TASK OBJECTIVE >>
Wherever the line with "export RECOVER_POWER = 50" sits in the listing below, transcribe from it up to and including the line with "logic [ADDR_W-1:0] addr_q, addr_d;", exactly, and leave the remaining lines out.
-----
--- config.mk ---
export PLATFORM = sky130hd
export DESIGN_NAME = dmem_access_ctrl
export DESIGN_NICKNAME = d
export VERILOG_FILES = /design/src/rtl/dmem_ctrl_pkg.sv /design/src/rtl/dmem_burst_counter.sv /design/src/rtl/dmem_access_ctrl.sv
export SDC_FILE = /design/constraint.sdc
export NUM_CORES = 1
export LEC_CHECK = 0
export CORE_MARGIN = 5
export CORE_UTILIZATION = 46
export CTS_CLUSTER_DIAMETER = 40
export DETAILED_ROUTE_END_ITERATION = 12
export GPL_ROUTABILITY_DRIVEN = 0
export PLACE_DENSITY = 0.87
export RECOVER_POWER = 50
export SYNTH_ARGS = -nofsm -noshare
export SYNTH_HDL_FRONTEND = slang
export SYNTH_SLANG_ARGS = --single-unit
--- constraint.sdc ---
create_clock -name clk -period 5.9 [get_ports clk]
set_input_delay 0.59 -clock clk [delete_from_list [all_inputs] [get_ports clk]]
set_output_delay 0.59 -clock clk [all_outputs]
set_load 0.02 [all_outputs]
--- src/rtl/dmem_ctrl_pkg.sv ---
// Shared types and constants for the data-memory access controller.
// Holds the port-ownership state encoding and the load/store size codes.
package dmem_ctrl_pkg;

  typedef enum logic [2:0] {
    RUN,
    HALTED,
    WR_COLLECT,
    WR_ISSUE,
    RD_ISSUE,
    RD_WAIT,
    DONE
  } state_e;

  localparam logic [2:0] F3_LB  = 3'b000;
  localparam logic [2:0] F3_LH  = 3'b001;
  localparam logic [2:0] F3_LW  = 3'b010;
  localparam logic [2:0] F3_SW  = 3'b010;
  localparam logic [2:0] F3_LBU = 3'b100;
  localparam logic [2:0] F3_LHU = 3'b101;

  function automatic logic is_burst_access(state_e s);
    return (s == WR_ISSUE) || (s == RD_ISSUE);
  endfunction

endpackage

--- src/rtl/dmem_burst_counter.sv ---
// Address and remaining-length tracking for debug bursts.
// Steps by one word, or by two for a packed pair write; the address wraps modulo 2^ADDR_W.
module dmem_burst_counter #(
  parameter int ADDR_W = 9,
  parameter int LEN_W  = 10
) (
  input  logic              clk,
  input  logic              rst_n,
  input  logic              load,
  input  logic [ADDR_W-1:0] start_addr,
  input  logic [LEN_W-1:0]  start_len,
  input  logic              advance,
  input  logic              pair,
  output logic [ADDR_W-1:0] addr,
  output logic              last,
  output logic              single_left
);

  logic [ADDR_W-1:0] addr_q, addr_d;
  logic [LEN_W-1:0]  rem_q, rem_d;

  always_comb begin
    addr_d = addr_q;
    rem_d  = rem_q;
    if (load) begin
      addr_d = start_addr;
      rem_d  = start_len;
    end else if (advance) begin
      if (pair) begin
        addr_d = addr_q + ADDR_W'(2);
        rem_d  = rem_q - LEN_W'(2);
      end else begin
        addr_d = addr_q + ADDR_W'(1);
        rem_d  = rem_q - LEN_W'(1);
      end
    end
  end

  always_ff @(posedge clk or negedge rst_n) begin
    if (!rst_n) begin
      addr_q <= '0;
      rem_q  <= '0;
    end else begin
      addr_q <= addr_d;
      rem_q  <= rem_d;
    end
  end

  // "last" means the step taken this cycle empties the burst.
  assign addr        = addr_q;
  assign single_left = (rem_q == LEN_W'(1));
  assign last        = pair ? (rem_q == LEN_W'(2)) : (rem_q == LEN_W'(1));

endmodule

--- src/rtl/dmem_access_ctrl.sv ---
// Arbitrates the single data-memory port between the core MEM stage and the debug unit.
// Core accesses pass straight through; a debug halt stalls the core and runs packed write or read bursts.
module dmem_access_ctrl
  import dmem_ctrl_pkg::*;
#(
  parameter int ADDR_W = 9,
  parameter int DATA_W = 32,
  parameter int LEN_W  = 10
) (
  input  logic              clk,
  input  logic              rst_n,
  input  logic              core_mem_read,
  input  logic              core_mem_write,
  input  logic [ADDR_W-1:0] core_addr,
  input  logic [DATA_W-1:0] core_wdata,
  input  logic [2:0]        core_funct3,
  output logic [DATA_W-1:0] core_rdata,
  output logic              core_stall,
  input  logic              dbg_halt_req,
  output logic              dbg_halted,
  input  logic              dbg_cmd_valid,
  output logic              dbg_cmd_ready,
  input  logic              dbg_cmd_write,
  input  logic [ADDR_W-1:0] dbg_cmd_addr,
  input  logic [LEN_W-1:0]  dbg_cmd_len,
  input  logic              dbg_wdata_valid,
  output logic              dbg_wdata_ready,
  input  logic [DATA_W-1:0] dbg_wdata,
  output logic              dbg_rdata_valid,
  output logic [DATA_W-1:0] dbg_rdata,
  output logic              dbg_done,
  output logic              mem_read,
  output logic              mem_write,
  output logic [ADDR_W-1:0] mem_a,
  output logic [DATA_W-1:0] mem_wd,
  output logic [DATA_W-1:0] mem_wd2,
  output logic [2:0]        mem_funct3,
  output logic              mem_enable_halt,
  input  logic [DATA_W-1:0] mem_rd
);

  state_e            state_q, state_d;
  logic              core_stall_q, core_stall_d;
  logic              dbg_halted_q, dbg_halted_d;
  logic              rdata_valid_q, rdata_valid_d;
  logic [DATA_W-1:0] rdata_q, rdata_d;
  logic [DATA_W-1:0] word0_q, word0_d;
  logic [DATA_W-1:0] word1_q, word1_d;
  logic              have_word0_q, have_word0_d;

  logic              cmd_accept;
  logic              wdata_accept;
  logic              pair_issue;
  logic [ADDR_W-1:0] burst_addr;
  logic              burst_last;
  logic              single_left;

  assign cmd_accept   = (state_q == HALTED) && dbg_cmd_valid;
  assign wdata_accept = (state_q == WR_COLLECT) && dbg_wdata_valid;
  assign pair_issue   = (state_q == WR_ISSUE) && !single_left;

  dmem_burst_counter #(
    .ADDR_W(ADDR_W),
    .LEN_W (LEN_W)
  ) u_counter (
    .clk        (clk),
    .rst_n      (rst_n),
    .load       (cmd_accept),
    .start_addr (dbg_cmd_addr),
    .start_len  (dbg_cmd_len),
    .advance    (is_burst_access(state_q)),
    .pair       (pair_issue),
    .addr       (burst_addr),
    .last       (burst_last),
    .single_left(single_left)
  );

  always_ff @(posedge clk or negedge rst_n) begin
    if (!rst_n) begin
      state_q       <= RUN;
      core_stall_q  <= 1'b0;
      dbg_halted_q  <= 1'b0;
      rdata_valid_q <= 1'b0;
      rdata_q       <= '0;
      word0_q       <= '0;
      word1_q       <= '0;
      have_word0_q  <= 1'b0;
    end else begin
      state_q       <= state_d;
      core_stall_q  <= core_stall_d;
      dbg_halted_q  <= dbg_halted_d;
      rdata_valid_q <= rdata_valid_d;
      rdata_q       <= rdata_d;
      word0_q       <= word0_d;
      word1_q       <= word1_d;
      have_word0_q  <= have_word0_d;
    end
  end

  // Once a burst starts it runs to DONE; dropping the halt request only matters at DONE.
  always_comb begin
    state_d = state_q;
    unique case (state_q)
      RUN:        if (dbg_halt_req) state_d = HALTED;
      HALTED: begin
        if (dbg_cmd_valid) begin
          if (dbg_cmd_len == '0)  state_d = DONE;
          else if (dbg_cmd_write) state_d = WR_COLLECT;
          else                    state_d = RD_ISSUE;
        end else if (!dbg_halt_req) begin
          state_d = RUN;
        end
      end
      WR_COLLECT: if (dbg_wdata_valid && (have_word0_q || single_left)) state_d = WR_ISSUE;
      WR_ISSUE:   state_d = burst_last ? DONE : WR_COLLECT;
      RD_ISSUE:   if (burst_last) state_d = RD_WAIT;
      RD_WAIT:    state_d = DONE;
      DONE:       state_d = dbg_halt_req ? HALTED : RUN;
      default:    state_d = RUN;
    endcase
  end

  always_comb begin
    core_stall_d  = (state_d != RUN);
    dbg_halted_d  = (state_d != RUN);
    rdata_valid_d = (state_q == RD_ISSUE);
    rdata_d       = (state_q == RD_ISSUE) ? mem_rd : rdata_q;
    word0_d       = word0_q;
    word1_d       = word1_q;
    have_word0_d  = have_word0_q;
    if (cmd_accept || (state_q == WR_ISSUE)) begin
      have_word0_d = 1'b0;
    end else if (wdata_accept) begin
      if (have_word0_q) begin
        word1_d = dbg_wdata;
      end else begin
        word0_d      = dbg_wdata;
        have_word0_d = 1'b1;
      end
    end
  end

  // The memory port is forced idle while rst_n is low so a core request cannot leak through reset.
  always_comb begin
    mem_read        = 1'b0;
    mem_write       = 1'b0;
    mem_a           = '0;
    mem_wd          = '0;
    mem_wd2         = '0;
    mem_funct3      = 3'b000;
    mem_enable_halt = 1'b0;
    dbg_cmd_ready   = (state_q == HALTED);
    dbg_wdata_ready = (state_q == WR_COLLECT);
    dbg_done        = (state_q == DONE);
    if (rst_n) begin
      unique case (state_q)
        RUN: begin
          mem_read   = core_mem_read;
          mem_write  = core_mem_write;
          mem_a      = core_addr;
          mem_wd     = core_wdata;
          mem_funct3 = core_funct3;
        end
        WR_ISSUE: begin
          mem_write       = 1'b1;
          mem_funct3      = F3_SW;
          mem_a           = burst_addr;
          mem_wd          = word0_q;
          mem_wd2         = pair_issue ? word1_q : '0;
          mem_enable_halt = pair_issue;
        end
        RD_ISSUE: begin
          mem_read   = 1'b1;
          mem_funct3 = F3_LW;
          mem_a      = burst_addr;
        end
        default: ;
      endcase
    end
  end

  assign core_rdata      = mem_rd;
  assign core_stall      = core_stall_q;
  assign dbg_halted      = dbg_halted_q;
  assign dbg_rdata_valid = rdata_valid_q;
  assign dbg_rdata       = rdata_q;

endmodule

* After elaboration in Yosys (flattened, before gate mapping) *
Cells that the tools add are included.
W data, S select, Z words.

storage, ports and cells
  output and inout port bits = 149
  register bits after elaboration = 121
  logic and storage cells = 73
  input bits = 135

cells by class
  mux-type cells = 34
  bitwise gates (word level) = 2
  equal/unequal tests = 8
  $add $sub $neg = 4
  reductions and logical operators = 16

operator list
  kind                     count
  $mux W32                 4
  $pmux W32 S2             1
  $mux W9                  4
  $mux W10                 3
  $mux W3                  9
  $pmux W3 S7              1
  $pmux W9 S2              1
  $eq A10 B1 Y1 const B    1
  $eq A10 B2 Y1 const B    1
  $logic_not A10 Y1        1
  $sub A10 B1 Y10 const B  1
  $sub A10 B2 Y10 const B  1
  $add A9 B1 Y9 const B    1
  $add A9 B2 Y9 const B    1
  $eq A3 B3 Y1 const B     3
  $mux W1                  8
  $eq A3 B2 Y1 const B     2
  $pmux W3 S2              1
  $reduce_and A3 Y1        2
  $logic_and A1 B1 Y1      4
  $pmux W1 S2              2
  $reduce_bool A2 Y1       2
  $eq A3 B1 Y1 const B     1
  $logic_not A3 Y1         1
  other kinds (5)          8

* Depth between registers and ports, before layout *
  depth after elaboration = 7
  mapped depth = 9
  gate-level depth less buffers = 7

* Hierarchy *
Synthesis repeated with hierarchy kept, for this count alone.

second synthesis, totals
  cells, all modules = 521
  area total of the unflattened synthesis = 6204.7 um^2

by module, submodules not included
  module              area each (um^2)  cells each  seq. area each (um^2)  instances
  dmem_access_ctrl    4973.5            386         2552.4                 1
  dmem_burst_counter  1231.2            135         475.5                  1

* Least setup slack after synthesis *
Ideal clock, no wire load.

  path kind = register -> output
  from = register state_q[0]
  to = output port mem_wd2[22]
  slack = 3.321 ns
  required time = 5.310 ns
  buffers on the path = 4
  stages on the path, launching flop included = 9
  data arrival time = 1.989 ns
  cell sequence = dfrtp_1 > buf_2 > and3b_1 > buf_2 > and2_1 > buf_2 > nor2b_1 > clkbuf_1 > and2_1

on the way
  word-level cells in the longest chain between the ends = 5

ends and longest elaborated chain
  element                 line                                             source
  from (decl)             dmem_access_ctrl.sv:42                           state_e state_q, state_d;
  from (signal assigned)  dmem_access_ctrl.sv:89                           state_q <= state_d;
  $eq A3 B2 Y1 *          dmem_access_ctrl.sv:60, dmem_access_ctrl.sv:156
  $logic_and A1 B1 Y1     dmem_access_ctrl.sv:60                           assign pair_issue = (state_q == WR_ISSUE) && !single_left;
  $mux W32                dmem_access_ctrl.sv:169                          mem_wd2 = pair_issue ? word1_q : '0;
  $mux W32 *              dmem_access_ctrl.sv:156                          unique case (state_q)
  $mux W32 *              dmem_access_ctrl.sv:155                          if (rst_n) begin
  to (decl)               dmem_access_ctrl.sv:36                           output logic [DATA_W-1:0] mem_wd2,

Every way passes the cells marked *; elsewhere a longest branch is shown, timed or not.

* Worst setup path in the final report *
  from = register state_q[2]
  to = output port mem_wd2[16]

Same word-level chain as after synthesis.

==> results_tabular.tex <==
\begin{tabular}{lr}
\hline
Metric & Value \\
\hline
\multicolumn{2}{l}{\textbf{Detailed routing}} \\
\quad Per-cell via count in the routed design & 5.408 \\
\quad Post-detailed-route DRC marker count & 0 \\
\quad Via Count & approximately 5600 \\
\quad Drt wl/cell & 19.44 um \\
\quad Routed wire length & 20100 um \\
\quad Antenna viol nets, final & 0 \\
\quad Detailed Route Iter0 Violations & approximately 300 \\
\quad First-pass detailed-route iteration total & 5 \\
\multicolumn{2}{l}{\textbf{Global routing}} \\
\quad Met1 track utilization from global routing & between 20\% and 30\% \\
\quad Vias in the first global route & 6070 \\
\quad Overall overflow remaining after global route & 0 \\
\quad Met3 Use GR & under 10\% \\
\quad Pin count of the biggest net entering global routing & just under 80 \\
\quad Antenna violations before repair & 1 \\
\quad Met2 global-route usage & roughly 43\% \\
\quad All-layer global routing usage & about a quarter \\
\quad Wire length of the first global-routing pass & 31260 um \\
\quad Most Crowded Layer GR & met2 \\
\multicolumn{2}{l}{\textbf{Worst setup path}} \\
\quad Worst path arrival time & $\sim$4.0 ns \\
\quad Worst Path Class, Setup & flip-flop to output pin \\
\quad Worst-path fanout max & 34 \\
\quad Dominant delay contributor by cell family on the critical path & simple AND/OR/NAND/NOR gates \\
\quad Reg2Reg Launch Point & state\_q[2]\$\_DFF\_PN0\_ \\
\quad Data required time of the critical path & roughly 5.3 ns \\
\quad Sort of element at the end of the critical path & output pin \\
\quad Cell chain of the critical path & and3b\_1 -> and2\_1 -> buf\_4 -> nor2b\_2 -> and2\_1 -> clkdlybuf4s50\_1 \\
\quad Launching element of the worst setup path & state\_q[2]\$\_DFF\_PN0\_ \\
\quad Critical path buffers and inverters & 2 \\
\quad Setup crit start kind & flip-flop \\
\quad Stage delay of the slowest cell on the critical path & 0.95 ns \\
\quad Critical Path Slowest Stage Cell & nor2b\_2 \\
\quad Most used cell along the critical path & and2\_1 \\
\multicolumn{2}{l}{\textbf{Yosys}} \\
\quad Post-synth EDFFs & 0 \\
\quad Most numerous cell types in the synthesized netlist & dfrtp\_1, nand2\_1, mux2\_2, a22o\_1, and2\_1 \\
\quad Leading cell type by number of instances after synthesis & dfrtp\_1 \\
\quad Number of instances in the synthesized netlist & $\sim$610 \\
\quad Yosys warning total & 0 \\
\quad Top area cells in the synthesized netlist & dfrtp\_1, mux2\_2, nand2\_1 \\
\quad Distinct cell type count of the synthesized netlist & 56 \\
\quad Share of flip-flops with an asynchronous set or reset after synthesis & between 90\% and 100\% \\
\quad Top FF cell, synth & dfrtp\_1 \\
\quad Post-Synthesis Mean Instance Area & slightly above 10 um2 \\
\quad Sequential area share after synthesis & roughly half \\
\quad Top cell type's share of synthesized area & between 40 and 50\% \\
\quad Number of nets produced by synthesis & around 750 \\
\quad Synth area leader & dfrtp\_1 \\
\quad Cell area after synthesis & approximately 6300 um2 \\
\quad Seq cells post-synth & between 100 and 150 \\
\multicolumn{2}{l}{\textbf{Pwr}} \\
\quad P\_int & 2238 uW \\
\quad Peak ir drop on the vdd network & $\sim$210 uV \\
\quad Static Leakage & between 0.003 and 0.004 uW \\
\quad Net switching component of the power & 1023 uW \\
\quad Part of the power in registers & 40.1\% \\
\quad Clock Power Share & a little under 30\% \\
\quad Power density normalized to cell area & about 340 nW/um2 \\
\quad Sw Share & a little under a third \\
\quad Final Total Pwr & roughly 3300 uW \\
\quad Proportion of power drawn by combinational gates & a little over 30\% \\
\multicolumn{2}{l}{\textbf{Floorplan}} \\
\quad Standard-cell row count & 42 \\
\quad Die W & between 100 and 150 um \\
\quad Floorplan Core Area & between 10000 and 15000 um2 \\
\quad Total Die Area & between 15000 and 20000 um2 \\
\quad Die Span Y & between 100 and 150 um \\
\quad IO Count & $\sim$280 \\
\quad Starting density of the core & a little under half \\
\multicolumn{2}{l}{\textbf{Clock tree}} \\
\quad Clk slew on worst S/H paths & about 0.05 ns \\
\quad Number of buffers inserted during clock tree synthesis & 17 \\
\quad Insertion delay to the later sink of the worst-skew pair & 0.42 ns \\
\quad Hold\_buf cts & 0 \\
\quad Maximum level of the CTS H-tree & 4 \\
\quad Number of cells upsized or downsized after cts & 0 \\
\quad Cell at the root of the clock tree & clkbuf\_16 \\
\quad Post-CTS Repair Setup Buffers & 0 \\
\quad CTS tree & built \\
\quad Clock tree buffer depth & 2 \\
\quad Total clock sinks & approximately 120 \\
\multicolumn{2}{l}{\textbf{Final layout}} \\
\quad Inserted Diodes & 0 \\
\quad Final net count & around 1000 \\
\quad Layout fillers & just over 900 \\
\quad Share of layout cells above drive strength 1 & a little under an eighth \\
\quad Area delta synth->final & 51.30\% \\
\multicolumn{2}{l}{\textbf{Min path}} \\
\quad Min-delay worst type & primary input to asynchronous set/reset pin \\
\multicolumn{2}{l}{\textbf{Timing}} \\
\quad Achievable frequency & 218.8 MHz \\
\quad Clock tree skew after final layout & $\sim$0.0048 ns \\
\quad Worst max-slew margin expressed relative to the limit & -23.42\% \\
\quad Hold Violations, Final & 0 \\
\quad Setup-violating endpoint count in the final report & 0 \\
\quad Accumulated negative setup slack & 0 ns \\
\quad Post-layout worst setup margin & 1.330 ns \\
\quad Worst hold slack across all endpoints & 0.1915 ns \\
\quad Worst Max-Slew Pin Slew & between 1.5 and 2 ns \\
\quad Unrepaired setup endpoints after global routing & false \\
\quad Count of final max-slew check failures & just under 70 \\
\quad Shortest clock period the worst path allows after layout & between 4 and 5 ns \\
\quad Final critical-path share of the clock period & 77.45\% \\
\multicolumn{2}{l}{\textbf{Outcome}} \\
\quad Status & complete, but fails checks \\
\quad Failing checks & capacitance limit, slew limit \\
\multicolumn{2}{l}{\textbf{Run}} \\
\quad Number of maximum-capacitance violations & 2 \\
\multicolumn{2}{l}{\textbf{Place}} \\
\quad Port bufs & roughly 280 \\
\quad Worst slack, placed & $\sim$1.7 ns \\
\quad Detailed-placement wirelength estimate & between 10000 and 15000 um \\
\hline
\end{tabular}
[placed cells by master (no fill, tap or decap), types with 4 or more instances in the layout]
| master | synthesis | layout |
|---|---|---|
| nand3_1 | 7 | 7 |
| a22o_1 | 41 | 41 |
| o21ai_0 | 16 | 16 |
| clkdlybuf4s50_1 | 0 | 243 |
| a31oi_1 | 4 | 4 |
| inv_1 | 5 | 5 |
| nor3_1 | 6 | 6 |
| xnor2_1 | 9 | 9 |
| clkbuf_16 | 0 | 17 |
| mux2_2 | 63 | 63 |
| dlygate4sd3_1 | 0 | 39 |
| nor4_1 | 5 | 5 |
| nor2_1 | 22 | 21 |
| a22oi_1 | 4 | 4 |
| nand2_1 | 117 | 117 |
| dfrtp_1 | 121 | 121 |
| ha_1 | 7 | 7 |
| and2_1 | 38 | 37 |
| a211oi_1 | 5 | 5 |
| clkbuf_1 | 22 | 10 |
| a21oi_1 | 16 | 16 |
[state kept, by name (all words and copies together), names as in the netlist]
name,cells
dbg_halted,1
dbg_rdata,32
dbg_rdata_valid,1
have_word0_q,1
state_q,3
u_counter.addr,9
u_counter.rem_q,10
word0_q,32
word1_q,32
[power groups by stage]
stage	Sequential, uW	Combinational (uW)	Clock, uW
after floorplan	1230	658	0
after global placement	1300	954	0
after detailed placement	1310	994	0
after CTS	1300	1010	959
after global routing	1340	1080	1000
final	1310	1010	945
[cell families (layout without fill, tap and decap cells)]
kind of cell / count (synthesis) / count (layout) / share of synthesized area [%]
AND/OR/NAND/NOR: 217 / 217 / 16.25
XOR/XNOR: 11 / 11 / 1.533
flip-flops: 121 / 121 / 48.18
adder cells (fa/ha/maj): 7 / 7 / 1.394
multiplexers: 67 / 67 / 11.96
AO/OA/AOI/OAI: 111 / 111 / 13.66
buffers and inverters: 75 / 324 / 7.027
[worst paths after layout]
| path | to | depth (start not counted) | slack (ns) |
|---|---|---|---|
| worst max-delay path | mem_wd2[16] | 6 | 1.33 |
| worst min-delay path | u_counter.addr[1]$_DFFE_PN0P_ | 1 | 0.19 |
| worst max register to register | u_counter.addr[6]$_DFFE_PN0P_ | 7 | 1.44 |
| worst min register to register | dbg_rdata[24]$_DFFE_PN0P_ | 2 | 0.46 |
| max in group asynchronous | word0_q[27]$_DFFE_PN0P_ | 2 | 4.33 |
| min in group clk | dbg_rdata[24]$_DFFE_PN0P_ | 2 | 0.46 |
[stage by stage]
| step | instance area (um2) | std cells | util, % |
|---|---|---|---|
| global route | 9509 | 1034 | 71.52 |
| detailed placement | 8987 | 1004 | 67.60 |
| floorplan | 6285 | 609 | - |
| finish | 9509 | 1034 | 71.52 |
| global placement | 8987 | 1004 | 67.60 |
| CTS | 9520 | 1034 | 71.61 |
[final cells by class]
| class | count | area (um2) | share of cell area (%) |
|---|---|---|---|
| clock inverter | 3 | 40.04 | 0.4211 |
| sequential | 121 | 3028 | 31.84 |
| tap | 176 | 220.2 | 2.316 |
| inverter | 6 | 23.77 | 0.2500 |
| clock buffer | 27 | 493.0 | 5.184 |
| multi-input combinational | 413 | 2848 | 29.95 |
| timing repair buffer | 288 | 2856 | 30.04 |
[routing by layer]
metal	wire, um	up-vias
met5	7	-
met1	7332	2694
met3	1919	48
met4	580	2
li1	-	2583
met2	10260	265
Power figures use the tool's default switching activity.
-----
EXPECTED ANSWER >>
export RECOVER_POWER = 50
export SYNTH_ARGS = -nofsm -noshare
export SYNTH_HDL_FRONTEND = slang
export SYNTH_SLANG_ARGS = --single-unit
--- constraint.sdc ---
create_clock -name clk -period 5.9 [get_ports clk]
set_input_delay 0.59 -clock clk [delete_from_list [all_inputs] [get_ports clk]]
set_output_delay 0.59 -clock clk [all_outputs]
set_load 0.02 [all_outputs]
--- src/rtl/dmem_ctrl_pkg.sv ---
// Shared types and constants for the data-memory access controller.
// Holds the port-ownership state encoding and the load/store size codes.
package dmem_ctrl_pkg;

  typedef enum logic [2:0] {
    RUN,
    HALTED,
    WR_COLLECT,
    WR_ISSUE,
    RD_ISSUE,
    RD_WAIT,
    DONE
  } state_e;

  localparam logic [2:0] F3_LB  = 3'b000;
  localparam logic [2:0] F3_LH  = 3'b001;
  localparam logic [2:0] F3_LW  = 3'b010;
  localparam logic [2:0] F3_SW  = 3'b010;
  localparam logic [2:0] F3_LBU = 3'b100;
  localparam logic [2:0] F3_LHU = 3'b101;

  function automatic logic is_burst_access(state_e s);
    return (s == WR_ISSUE) || (s == RD_ISSUE);
  endfunction

endpackage

--- src/rtl/dmem_burst_counter.sv ---
// Address and remaining-length tracking for debug bursts.
// Steps by one word, or by two for a packed pair write; the address wraps modulo 2^ADDR_W.
module dmem_burst_counter #(
  parameter int ADDR_W = 9,
  parameter int LEN_W  = 10
) (
  input  logic              clk,
  input  logic              rst_n,
  input  logic              load,
  input  logic [ADDR_W-1:0] start_addr,
  input  logic [LEN_W-1:0]  start_len,
  input  logic              advance,
  input  logic              pair,
  output logic [ADDR_W-1:0] addr,
  output logic              last,
  output logic              single_left
);

  logic [ADDR_W-1:0] addr_q, addr_d;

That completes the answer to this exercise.